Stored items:
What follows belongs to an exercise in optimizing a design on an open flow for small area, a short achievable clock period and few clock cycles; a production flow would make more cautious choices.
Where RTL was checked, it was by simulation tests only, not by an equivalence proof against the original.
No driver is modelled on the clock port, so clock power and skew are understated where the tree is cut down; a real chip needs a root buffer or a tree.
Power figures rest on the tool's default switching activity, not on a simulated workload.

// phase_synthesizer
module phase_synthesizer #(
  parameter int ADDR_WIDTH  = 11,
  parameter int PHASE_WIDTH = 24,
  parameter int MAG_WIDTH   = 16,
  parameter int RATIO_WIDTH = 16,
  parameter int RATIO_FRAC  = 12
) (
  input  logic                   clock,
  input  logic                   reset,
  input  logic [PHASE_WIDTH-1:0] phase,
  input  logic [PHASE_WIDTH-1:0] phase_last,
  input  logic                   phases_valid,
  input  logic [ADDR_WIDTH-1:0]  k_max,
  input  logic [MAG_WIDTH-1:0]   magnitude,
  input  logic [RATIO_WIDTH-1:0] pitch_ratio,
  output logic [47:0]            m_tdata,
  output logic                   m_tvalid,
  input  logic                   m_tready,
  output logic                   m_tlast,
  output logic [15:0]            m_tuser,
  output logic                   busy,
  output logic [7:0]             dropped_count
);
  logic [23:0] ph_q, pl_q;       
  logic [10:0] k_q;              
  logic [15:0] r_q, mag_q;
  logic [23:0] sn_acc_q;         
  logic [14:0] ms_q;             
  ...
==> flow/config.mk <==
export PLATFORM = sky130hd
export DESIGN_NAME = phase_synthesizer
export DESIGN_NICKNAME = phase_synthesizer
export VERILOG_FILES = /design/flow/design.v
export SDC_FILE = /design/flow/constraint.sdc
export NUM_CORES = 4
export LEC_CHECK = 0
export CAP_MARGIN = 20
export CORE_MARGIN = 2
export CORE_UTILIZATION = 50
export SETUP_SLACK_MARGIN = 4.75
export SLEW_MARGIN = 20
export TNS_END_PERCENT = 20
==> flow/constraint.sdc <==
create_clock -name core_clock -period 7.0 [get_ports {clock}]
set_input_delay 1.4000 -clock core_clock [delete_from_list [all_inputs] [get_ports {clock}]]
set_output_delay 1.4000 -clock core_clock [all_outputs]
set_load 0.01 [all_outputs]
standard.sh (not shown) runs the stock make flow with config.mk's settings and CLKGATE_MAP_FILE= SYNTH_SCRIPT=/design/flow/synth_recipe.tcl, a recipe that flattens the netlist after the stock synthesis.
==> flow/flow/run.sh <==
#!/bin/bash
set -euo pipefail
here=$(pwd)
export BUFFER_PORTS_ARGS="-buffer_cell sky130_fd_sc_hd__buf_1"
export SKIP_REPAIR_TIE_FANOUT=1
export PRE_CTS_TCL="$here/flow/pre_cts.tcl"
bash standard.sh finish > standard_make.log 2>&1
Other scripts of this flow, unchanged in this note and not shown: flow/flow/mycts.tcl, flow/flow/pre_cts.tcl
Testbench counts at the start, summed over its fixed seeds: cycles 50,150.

## WHAT THIS TASK INVOLVES
All that belongs in the answer is the lines from the start of the entries above through the line containing "export PLATFORM = sky130hd", each given exactly.

## PROBLEM SOLUTION
What follows belongs to an exercise in optimizing a design on an open flow for small area, a short achievable clock period and few clock cycles; a production flow would make more cautious choices.
Where RTL was checked, it was by simulation tests only, not by an equivalence proof against the original.
No driver is modelled on the clock port, so clock power and skew are understated where the tree is cut down; a real chip needs a root buffer or a tree.
Power figures rest on the tool's default switching activity, not on a simulated workload.

// phase_synthesizer
module phase_synthesizer #(
  parameter int ADDR_WIDTH  = 11,
  parameter int PHASE_WIDTH = 24,
  parameter int MAG_WIDTH   = 16,
  parameter int RATIO_WIDTH = 16,
  parameter int RATIO_FRAC  = 12
) (
  input  logic                   clock,
  input  logic                   reset,
  input  logic [PHASE_WIDTH-1:0] phase,
  input  logic [PHASE_WIDTH-1:0] phase_last,
  input  logic                   phases_valid,
  input  logic [ADDR_WIDTH-1:0]  k_max,
  input  logic [MAG_WIDTH-1:0]   magnitude,
  input  logic [RATIO_WIDTH-1:0] pitch_ratio,
  output logic [47:0]            m_tdata,
  output logic                   m_tvalid,
  input  logic                   m_tready,
  output logic                   m_tlast,
  output logic [15:0]            m_tuser,
  output logic                   busy,
  output logic [7:0]             dropped_count
);
  logic [23:0] ph_q, pl_q;       
  logic [10:0] k_q;              
  logic [15:0] r_q, mag_q;
  logic [23:0] sn_acc_q;         
  logic [14:0] ms_q;             
  ...
==> flow/config.mk <==
export PLATFORM = sky130hd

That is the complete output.